If I transform my hdf5 file into pandas dataframe, I don’t have this problem anymore and it works. If I keep the hdf5 file, I get this error that blocks me. I really don’t understand the problem.

Debug info

  • Streamlit version: (get it with 1.22.00 streamlit version)
  • Python version: (get it with 3.10 python --version)
  • OS version:
  • Browser version: Firefox

Additional information

This line of code is not working with my hdf5 file (no problem with a .csv or to convert hdf5 into pandas dataframe) :


To convert my csv file to hdf5 I had no problems :

import vaex

vaex_df = vaex.from_pandas(df, copy_index=False)

The .dtypes of ‘valeur_m2’ is int64 before to convert into .hdf5

Thanks :slight_smile:

This should do (not tested).

(Value[0] <= df['value_m2']) & (df['value_m2'] <= Value[1])
1 Like

Thank you Goyo!!!

Your code works perfectly.

I don’t understand why with hdf5 files I have to do this kind of modification for my code to work. I had no problem with pandas dataframe.

Any idea please?

For example I still have a problem that I didn’t have before :slight_smile:

No problems with a pandas Dataframe (.csv file) :

df_eq = df_equipement.loc[df_equipement['insee'].isin(df_selection['insee'])]

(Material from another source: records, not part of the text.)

**src/rtl/week5_enc_pkg.sv**
```systemverilog
// Shared types and helpers for the week-5 one-hot encoder.
// The PRIORITY_ENCODE_EN macro is consumed by week5_onehot_enc_core.
package week5_enc_pkg;

  typedef enum logic {
    EMPTY = 1'b0,
    FULL  = 1'b1
  } state_t;

  localparam int N_DEFAULT = 4;

  // Widest word onehot_check understands; narrower words are zero-extended by the caller.
  localparam int MAX_N = 64;

  function automatic logic onehot_check(input logic [MAX_N-1:0] vec);
    int unsigned ones;
    ones = 0;
    for (int i = 0; i < MAX_N; i++) begin
      if (vec[i]) ones++;
    end
    return (ones == 1);
  endfunction

endpackage

```
**src/rtl/week5_onehot_enc_core.sv**
```systemverilog
// Combinational N->W one-hot encoder with error flag.
// PRIORITY_ENCODE_EN: multi-hot words encode their highest set bit instead of erroring.
module week5_onehot_enc_core
  import week5_enc_pkg::*;
#(
  parameter int N = N_DEFAULT,
  localparam int W = $clog2(N)
) (
  input  logic [N-1:0] onehot,
  output logic [W-1:0] bin,
  output logic         err
);

  logic [MAX_N-1:0] onehot_ext;
  logic [W-1:0]     high_idx;
  logic             is_onehot;
  logic             any_set;

  always_comb begin
    onehot_ext = '0;
    onehot_ext[N-1:0] = onehot;
    is_onehot = onehot_check(onehot_ext);
    any_set = |onehot;
    high_idx = '0;
    // Ascending scan so the last hit, i.e. the highest set bit, wins.
    for (int i = 0; i < N; i++) begin
      if (onehot[i]) high_idx = W'(i);
    end
  end

`ifdef PRIORITY_ENCODE_EN
  assign bin = high_idx;
  assign err = !any_set;
`else
  assign bin = is_onehot ? high_idx : '0;
  assign err = !is_onehot;
`endif

endmodule

```
**src/rtl/week5_ex3_encoder_sync.sv**
```systemverilog
// Registered one-hot-to-binary encoder with valid/ready on both sides and a good-word counter.
// Multi-hot handling is selected by the PRIORITY_ENCODE_EN macro (see week5_onehot_enc_core).
module week5_ex3_encoder_sync
  import week5_enc_pkg::*;
#(
  parameter int N = N_DEFAULT,
  parameter int CNT_W = 8,
  localparam int W = $clog2(N)
) (
  input  logic             clk,
  input  logic             rst_n,
  input  logic             in_valid,
  output logic             in_ready,
  input  logic [N-1:0]     in_onehot,
  output logic             out_valid,
  input  logic             out_ready,
  output logic [W-1:0]     out_bin,
  output logic             out_err,
  output logic [CNT_W-1:0] good_count
);

  state_t           state_q, state_d;
  logic [W-1:0]     bin_q, bin_d;
  logic             err_q, err_d;
  logic [CNT_W-1:0] count_q, count_d;

  logic [W-1:0]     enc_bin;
  logic             enc_err;
  logic             accept;

  week5_onehot_enc_core #(.N(N)) u_core (
    .onehot (in_onehot),
    .bin    (enc_bin),
    .err    (enc_err)
  );

  // A full register can still take a word in the same cycle the consumer drains it.
  assign in_ready = (state_q == EMPTY) || out_ready;
  assign accept   = in_valid && in_ready;

  always_comb begin
    state_d = state_q;
    bin_d   = bin_q;
    err_d   = err_q;
    count_d = count_q;
    case (state_q)
      EMPTY:   if (accept) state_d = FULL;
      FULL:    if (out_ready && !accept) state_d = EMPTY;
      default: state_d = EMPTY;
    endcase
    if (accept) begin
      bin_d = enc_bin;
      err_d = enc_err;
      if (!enc_err) count_d = count_q + CNT_W'(1);
    end
  end

  always_ff @(posedge clk) begin
    if (!rst_n) begin
      state_q <= EMPTY;
      bin_q   <= '0;
      err_q   <= 1'b0;
      count_q <= '0;
    end else begin
      state_q <= state_d;
      bin_q   <= bin_d;
      err_q   <= err_d;
      count_q <= count_d;
    end
  end

  assign out_valid  = (state_q == FULL);
  assign out_bin    = bin_q;
  assign out_err    = err_q;
  assign good_count = count_q;

endmodule

```
<file path="src/rtl/compare_4bit_pkg.sv">
// Shared constants for the registered 4-bit magnitude comparator.
// Holds the operand width and the default match-counter width.
package compare_4bit_pkg;

    localparam int OP_W          = 4;
    localparam int CNT_W_DEFAULT = 8;

endpackage

</file>
<file path="src/rtl/compare_4bit_core.sv">
// Purely combinational unsigned 4-bit comparator.
// Exactly one of eq/gt/lt is high for any fully known input pair.
module cmp4_core
    import compare_4bit_pkg::*;
(
    input  logic [OP_W-1:0] a,
    input  logic [OP_W-1:0] b,
    output logic            eq,
    output logic            gt,
    output logic            lt
);

    // Operands are declared unsigned, so 4'hF compares greater than 4'h0.
    assign eq = (a == b);
    assign gt = (a > b);
    assign lt = (a < b);

endmodule

</file>
<file path="src/rtl/compare_4bit.sv">
// Registered comparator top: one-cycle-latency flags, an equal rising-edge
// pulse and a saturating count of equal samples.
module compare_4bit
    import compare_4bit_pkg::*;
#(
    parameter int CNT_W = CNT_W_DEFAULT
) (
    input  logic             clk,
    input  logic             rst,
    input  logic [OP_W-1:0]  A,
    input  logic [OP_W-1:0]  B,
    output logic             equal,
    output logic             a_gt_b,
    output logic             a_lt_b,
    output logic             eq_rise,
    output logic [CNT_W-1:0] match_cnt
);

    localparam logic [CNT_W-1:0] CNT_MAX = '1;

    logic eq_c;
    logic gt_c;
    logic lt_c;

    cmp4_core u_core (
        .a  (A),
        .b  (B),
        .eq (eq_c),
        .gt (gt_c),
        .lt (lt_c)
    );

    // NOTE: non-blocking assignments let eq_rise read the previous equal value
    // in the same edge that equal is being updated.
    always_ff @(posedge clk) begin
        if (rst) begin
            equal     <= 1'b0;
            a_gt_b    <= 1'b0;
            a_lt_b    <= 1'b0;
            eq_rise   <= 1'b0;
            match_cnt <= '0;
        end else begin
            equal   <= eq_c;
            a_gt_b  <= gt_c;
            a_lt_b  <= lt_c;
            eq_rise <= eq_c & ~equal;
            // Hold at all-ones instead of wrapping back to zero.
            if (eq_c && (match_cnt != CNT_MAX)) begin
                match_cnt <= match_cnt + 1'b1;
            end
        end
    end

endmodule

</file>
<file path="config.mk">
export PLATFORM = sky130hd
export DESIGN_NAME = compare_4bit
export DESIGN_NICKNAME = d
export VERILOG_FILES = /design/src/rtl/compare_4bit_pkg.sv /design/src/rtl/compare_4bit_core.sv /design/src/rtl/compare_4bit.sv
export SDC_FILE = /design/constraint.sdc
export NUM_CORES = 1
export LEC_CHECK = 0
export CAP_MARGIN = 30
export CORE_MARGIN = 2
export CORE_UTILIZATION = 42
export CTS_CLUSTER_SIZE = 24
export DETAILED_ROUTE_END_ITERATION = 16
export PLACE_DENSITY = 0.84
export SYNTH_ARGS = -nofsm -noshare
export SYNTH_HDL_FRONTEND = slang
export SYNTH_SLANG_ARGS = --single-unit
</file>
<file path="constraint.sdc">
create_clock -name clk -period 1.8 [get_ports clk]
set_clock_uncertainty 0.1 [all_clocks]
set_input_delay 0.27 -clock clk [delete_from_list [all_inputs] [get_ports clk]]
set_output_delay 0.27 -clock clk [all_outputs]
set_load 0.005 [all_outputs]
</file>
# --- Yosys cells after proc, flatten, opt, wreduce, memory -nomap -nowiden ---
# Index checks and enable logic that the tools add are counted.
word_totals:
  ff_bits: 12
  out_inout_bits: 12
  wordCells: 13
classes:
  n_reduce_logical: 1
  eq_ne: 2
  bitwise: 2
  add_sub_neg: 1
  order_cmp: 2
op_table:
  columns: ["op", "count"]
  rows:
  - ["8-bit by 1-bit adder with 8-bit output, second input constant", 1]
  - ["8-bit inequality test, second input constant", 1]
  - ["4-bit equality test", 1]
  - ["4-bit > comparator", 1]
  - ["4-bit < comparator", 1]
  - ["1-bit bitwise AND", 1]
  - ["1-bit logical AND", 1]
  - ["1-bit NOT", 1]

# --- Longest topological paths before layout ---
# Gate-level depths: netlist (run 1).
logic_depth:
  ltp_word: 2
  mapped_depth: 7
  ltp_nobuf: 6

# --- Modules after synthesis ---
# From an unflattened synthesis (run 1), not the netlist that was laid out.
unflattened:
  hier_cells: 68
  hier_area_um2: 680.7
by_module_without_submodules:
  columns: ["mod", "seq_area_each_um2", "cells_each", "area_per_inst_um2", "n_inst"]
  rows:
  - ["compare_4bit", 240.2, 52, 551.8, 1]
  - ["cmp4_core", 0.0, 16, 128.9, 1]

# --- Worst setup path after synthesis (run 1) ---
# OpenSTA, ideal clock, no wires.
synth_timing:
  kind: "input to register"
  from: "input B[2]"
  to: "register match_cnt[5]"
  setup_ns: 0.071
  path_buffers: 1
  arrival_time_ns: 1.392
  setup_slack_ns: 0.238
  required_ns: 1.629
  path_stages: 7
  cell_sequence: "inv_1 ha_1 and4_1 buf_6 o211ai_4 or3_1 a21oi_1"
synth_between:
  elab_chain_len: 2
synth_lines:
  columns: ["element", "line", "rtl"]
  rows:
  - ["start: declaration", "compare_4bit.sv:11", "input logic [OP_W-1:0] B,"]
  - ["4-bit equality test", "compare_4bit_core.sv:14", "assign eq = (a == b);"]
  - ["1-bit logical AND", "compare_4bit.sv:48", "if (eq_c && (match_cnt != CNT_MAX)) begin"]
  - ["end signal: assignment", "compare_4bit.sv:49", "match_cnt <= match_cnt + 1'b1;"]
  - ["end: declaration", "compare_4bit.sv:16", "output logic [CNT_W-1:0] match_cnt"]
# No other way between the ends.
# A chain may end at the register's enable or synchronous reset.

# --- Final worst setup path (run 1) ---
layout_timing:
  from: "input A[0]"
  to: "register match_cnt[5]"
layout_between:
  elab_chain_len: 2
layout_lines:
  columns: ["element", "line", "rtl"]
  rows:
  - ["start: declaration", "compare_4bit.sv:10", "input logic [OP_W-1:0] A,"]
  - ["4-bit equality test", "compare_4bit_core.sv:14", null]
  - ["1-bit logical AND", "compare_4bit.sv:48", null]
# No other way between the ends.

==> results of run 1 <==
## logic make-up after synthesis
kind of cell | count (synthesis) | synth area share
DFF | 12 | 0.398
xor gates and xnor gates | 4 | 0.0581
AOI/OAI and AO/OA | 12 | 0.156
buffers and inverters | 8 | 0.0622
muxes | 1 | 0.0166
and+or+nand+nor | 21 | 0.205
adders and majority gates | 5 | 0.104
## power breakdown
part           total (W)  internal, W  switching [W]  leakage (nW)
clock           0.000154    0.0000773      0.0000763        0.0138
sequential      0.000276     0.000273     0.00000310        0.0973
combinational   0.000101    0.0000631      0.0000380         0.252
## layout make-up
cell class,count,share of cell area
Inverter,6,0.0239
Sequential cell,12,0.255
Tap cell,15,0.0199
Clock buffer,3,0.0239
Multi-Input combinational cell,43,0.402
Timing Repair Buffer,27,0.275
## through the flow
step / hold slack (ns) / cells / instance area (sq um) / worst slack (ns)
final: 0.329 / 106 / 942 / 0.0372
after global routing: 0.355 / 106 / 942 / -0.0133
after CTS: 0.337 / 106 / 891 / 0.0177
after detailed placement: 0.323 / 103 / 862 / -0.329
after global placement: 0.307 / 103 / 862 / -0.272
after floorplan: 0.243 / 63 / 603 / 0.238
## cell usage in the layout (no fill, tap or decap)
cell type	instances
buf_4	5
o21ai_2	1
clkdlybuf4s50_1	21
buf_6	1
o21ai_0	1
inv_2	3
a21boi_0	1
nor3_1	2
ha_4	3
and4_4	1
or3_1	1
a21oi_1	1
o211ai_1	2
nor2b_1	1
a211oi_2	1
clkbuf_4	3
ha_1	2
nand4_1	2
nand4_2	1
nor2_1	7
a211oi_1	2
inv_1	3
o21a_1	1
nor3b_2	2
nand3_1	1
o21ai_1	1
o211ai_4	1
and3_1	2
nand2_1	1
xor2_1	4
dfxtp_1	12
mux2i_1	1
## worst paths after layout
check,endpoint,depth (start not counted)
setup / recovery,match_cnt[5],7
hold / removal,eq_rise,1
setup reg to reg,match_cnt[3],6
hold reg to reg,eq_rise,1
## registers in the layout (all words and copies together) (netlist names)
signal and flops:
a_gt_b 1, equal 1, match_cnt 8, eq_rise 1
a_lt_b 1
## critical path, cell delays in order
cell and delay [ns]:
clkdlybuf4s50_1 0.45, inv_1 0.04, ha_1 0.30, and4_4 0.27, o211ai_4 0.09, or3_1 0.31
a21oi_1 0.13
## synth_stat cells (all sizes together)
| cell | count |
|---|---|
| nor2b | 1 |
| a21boi | 1 |
| a21oi | 1 |
| inv | 6 |
| nand2 | 1 |
| nor2 | 7 |
| and4 | 1 |
| o21ai | 3 |
| nand3 | 1 |
| o211ai | 3 |
| buf | 1 |
| xor2 | 4 |
| a211oi | 3 |
| and3 | 2 |
| ha | 5 |
| o21a | 1 |
| nor3b | 2 |
| or3 | 1 |
| clkbuf | 1 |
| dfxtp | 12 |
| nand4 | 3 |
| nor3 | 2 |
| mux2i | 1 |
## metal layers
| layer | up-vias | part of all wire | GRT usage | wire length (microns) |
|---|---|---|---|---|
| li1 | 279 | - | - | - |
| met1 | 271 | 0.43 | 0.200 | 585 |
| met2 | 17 | 0.51 | 0.291 | 697 |
| met3 | 2 | 0.062 | 0.0870 | 85 |
| met4 | 0 | 0.0051 | 0.0581 | 7 |
| met5 | - | 0 | 0 | 0 |
## repair_timing
item | in CTS | in global routing
setup endpoints to repair | 4 | 5
hold buffers | 0 | 0
gates resized for setup | 3 | 9
pin swaps | 1 | 3
==> results by group, run 1 <==
CTS
  • CTS tree: built
  • Clock Latency Late Sink: 0.27 ns
  • Root Driver: clkbuf_4
  • Max H-tree Level: 1
  • TritonCTS buffer count: 3
  • Clk buf depth: 2
  • Clock sink count: 12
  • Clock-pin slew on the worst setup and hold paths: 0.06 ns
  • Postcts setup bufs: 0

Yosys
  • Avg Cell Area, Syn: 9.57 sq um
  • Sequential area share after synthesis: 0.398
  • Post-synth cell types: 27
  • Syn Nets: 78
  • Yosys warns: 0
  • Synth Instances: 63
  • Top post-synthesis cells by area: dfxtp_1, ha_1, xor2_1, nor2_1, a211oi_1
  • Synth Register Bits: 12
  • Area of the mapped netlist: 603 sq um
  • Leading area contributor after synthesis: dfxtp_1
  • Synth top area share: 0.398

Power
  • Power Total: 0.000530 W
  • Pwr dens: 563 nW/um^2
  • VDD IR max: 0.000324 V
  • Leakage power total: 0.363 nW

Worst setup path
  • Crit path launch type: primary input
  • Reg2reg setup slack: 0.18 ns
  • Crit path DAT: 1.86 ns
  • Reg-to-Reg Start: match_cnt[0]
  • Setup crit end kind: flop
  • Crit path max fanout: 4
  • Worst setup path class: in2reg
  • Critical Path Start: A[0]
  • Worst Path Required: 1.90 ns

Cells and area
  • Register area: 240 sq um
  • Multi-input logic area: 379 sq um
  • Nets: 108
  • Antenna fix cells: 0
  • Area Growth Syn to Fin: 56.2%
  • Layout cells sized above 1: 0.242
  • Fillers: 105
  • Final Core Density: 0.715

Global routing
  • Total track usage: 0.177
  • Congestion Overflow GR: 0
  • First-pass GRT wire length: 2.35 mm
  • Vias in the first global route: 532
  • Initial antenna violation count: 0
  • Largest net degree at the start of global routing: 13

Floorplanning
  • Starting Density: 0.458
  • Die height: 41.9 microns
  • Die Span X: 41.9 microns
  • I/O pin count: 22
  • Die area: 1760 sq um
  • Site Rows: 13
  • Core Area: 1320 sq um

Route
  • Number of routed nets with antenna violations: 0
  • DRT iter0 DRCs: 13
  • Routed wire length: 1.38 mm
  • TritonRoute pass-1 iters: 4
  • Vias per std cell: 5.37
  • Drt wl/cell: 13.0 microns
  • Drt drc: 0
  • DR vias: 569

Timing
  • Setup TNS: 0 ns
  • Worst slew pin tran: 0.485 ns
  • Slew HR: 0.676
  • Final Hold Fails: 0
  • Max Slew Vio Count: 0
  • Crit path time final: 1.76 ns
  • Final cycle utilization of the critical path: 0.979
  • Peak Freq: 567 MHz
  • Setup Viol. Count Final: 0

Placement
  • IO Port Bufs: 21
  • Post-DP HPWL: 990 microns
  • GP Congestion: 0.782

Outcome
  • Status: completed

Run
  • Max Cap Viol: 0

Worst hold path
  • Hold wc startpoint: equal
  • Path type of the worst min-delay path: reg2reg
(Power assumes the default switching activity.)
==> run 2, diff against run 1 <==
Clock period 1.8 ns to 1.94 ns, I/O delays scaled along.
==> run 2 against run 1 <==
Design area fell by 6.0%. Worst setup slack improved by 0.047 ns. Highest routed layer unchanged. Critical path type unchanged. First-iteration DRC count fell by 23%. Critical path depth is 1 higher. Hold slack better by 0.0017 ns. Combinational power down 22%. Flip-flop and latch count did not move.
==> results by group, run 2 (same netlist as run 1, synthesis figures left out) <==
Floorplanning
  • Starting Density: 0.458
  • Site Rows: 13
  • Die height: 41.9 microns
  • Die area: 1760 sq um
  • Core Area: 1320 sq um
  • Die Span X: 41.9 microns
  • I/O pin count: 22

Worst hold path
  • Path type of the worst min-delay path: reg2reg
  • Hold wc startpoint: equal

Cells and area
  • Area Growth Syn to Fin: 46.9%
  • Post-Layout Cell Count: 106
  • Largest Register: match_cnt
  • Commonest non-fill, non-tap cells in the layout: clkdlybuf4s50_1, dfxtp_1, nor2_1
  • Final instance area: 886 sq um
  • Fillers: 107
  • Final Core Density: 0.672
  • Nets: 108
  • Layout cells sized above 1: 0.143
  • Most common cell after layout, fill and taps aside: clkdlybuf4s50_1
  • Max reg flops: 8
  • Antenna fix cells: 0

Route
  • DRT iter0 DRCs: 10
  • Number of routed nets with antenna violations: 0
  • TritonRoute pass-1 iters: 4
  • DR vias: 547
  • Drt drc: 0
  • Routed wire length: 1.19 mm
  • Drt wl/cell: 11.3 microns
  • Vias per std cell: 5.16

Worst setup path
  • Critical Path Start: A[0]
  • Slowest CP cell: clkdlybuf4s50_1
  • Crit path launch type: primary input
  • Worst Path Required: 1.98 ns
  • Crit path DAT: 1.89 ns
  • Crit path max fanout: 4
  • CP Cell Sequence: clkdlybuf4s50_1 > inv_1 > ha_1 > and4_2 > buf_4 > o21ai_1 > mux2i_1 > nor2_1
  • Reg-to-Reg Start: match_cnt[0]
  • Setup crit end kind: flop
  • Critical Path Max Stage Delay: 0.45 ns
  • Worst setup path class: in2reg

CTS
  • TritonCTS buffer count: 3
  • CTS tree: built
  • Clock sink count: 12
  • Max H-tree Level: 1
  • Clk buf depth: 2
  • Clock-pin slew on the worst setup and hold paths: 0.06 ns
  • Clock Latency Late Sink: 0.27 ns
  • Root Driver: clkbuf_4
  • Hold Buf Count CTS: 0

Power
  • Power Total: 0.000476 W
  • Leakage power total: 0.363 nW
  • Pwr dens: 537 nW/um^2
  • VDD IR max: 0.000301 V

Timing
  • Peak Freq: 539 MHz
  • Setup Viol. Count Final: 0
  • Slew HR: 0.716
  • Worst slew pin tran: 0.424 ns
  • Unrepaired setup endpoints after global routing: no
  • Crit path time final: 1.86 ns
  • Max Slew Vio Count: 0
  • Final Hold Fails: 0
  • Final cycle utilization of the critical path: 0.956

Placement
  • Post-DP HPWL: 990 microns
  • GP Congestion: 0.782
  • Placed inst area: 862 sq um
  • IO Port Bufs: 21
  • Placed Instances: 103

Run
  • Max Cap Viol: 0

Global routing
  • Largest net degree at the start of global routing: 13
  • Initial antenna violation count: 0
  • First-pass GRT wire length: 2.26 mm
  • Congestion Overflow GR: 0
  • Total track usage: 0.172
  • Vias in the first global route: 527

Outcome
  • Status: completed
-- run 2: final timing paths --
| check | to | slack [ns] | cells after the start |
|---|---|---|---|
| worst max-delay path | match_cnt[1] | 0.08 | 8 |
| worst min register to register | eq_rise | 0.33 | 1 |
| worst max register to register | match_cnt[3] | 0.35 | 6 |
| worst min-delay path | eq_rise | 0.33 | 1 |
-- run 2: report_power, final --
group | switching (W) | internal [W]
Sequential | 0.00000288 | 0.000253
Clock | 0.0000702 | 0.0000717
Combinational | 0.0000281 | 0.0000503
Total | 0.000101 | 0.000375
-- run 2: layout make-up --
type,instances,area (sq um),area share
clock buffers,3,22.5,0.0254
inverters,6,22.5,0.0254
multi-input cells,43,327,0.369
flip-flops and latches,12,240,0.271
well taps,15,18.8,0.0212
repair buffers,27,255,0.288
-- run 2: worst max-delay path: cells and delay by family --
family / cells / cell delay [ns]
AO/OA/AOI/OAI: 1 / 0.14
adder cells (fa/ha/maj): 1 / 0.30
buffers and inverters: 3 / 0.64
multiplexers: 1 / 0.21
AND/OR/NAND/NOR: 2 / 0.31
-- run 2: repair_timing --
item                                    4_1_cts  5_1_grt
gates resized for setup                       0        1
endpoints found under the setup margin        0        2
buffers inserted                              0        0
-- run 2: metal layers --
metal / vias up / global-route usage / share of wire
li1: 281 / - / -
met1: 248 / 0.195 / 0.46
met2: 16 / 0.281 / 0.47
met3: 2 / 0.0826 / 0.064
met4: 0 / 0.0581 / 0.0067
met5: - / 0 / 0
-- run 2: metrics by stage --
step           TNS (ns)  setup WS (ns)  hold slack [ns]
6_report              0         0.0846            0.330
5_1_grt               0         0.0137            0.355
4_1_cts               0         0.0664            0.337
3_5_place_dp      -1.25         -0.210            0.323
3_3_place_gp     -0.782         -0.153            0.307
2_1_floorplan         0          0.357            0.264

Now the error code I have with this same code when I use the hdf5

AttributeError: 'DataFrameLocal' object has no attribute 'loc'

File "C:\Anaconda\envs\Immo3.10\lib\site-packages\streamlit\runtime\scriptrunner\", line 565, in _run_script
    exec(code, module.__dict__)
File "F:\01 - Formation Data Analyst\02B - ProjetImmo\Streamlit\", line 324, in <module>
    df_eq = df_equipement.loc[df_equipement['insee'].isin(df_selection['insee'])]
File "C:\Anaconda\envs\Immo3.10\lib\site-packages\vaex\", line 288, in __getattr__
    return object.__getattribute__(self, name)

I don’t understand that I have to make these changes to read and use an hdf5 file. I’ve researched, looked at examples but couldn’t find why.

Your code using pandas interfaces will work the same no matter where the data comes from, as long as you keep using pandas objects. It can stop working if you use vaex objects instead, because they have different interfaces, albeit similar.

1 Like

This topic was automatically closed 2 days after the last reply. New replies are no longer allowed.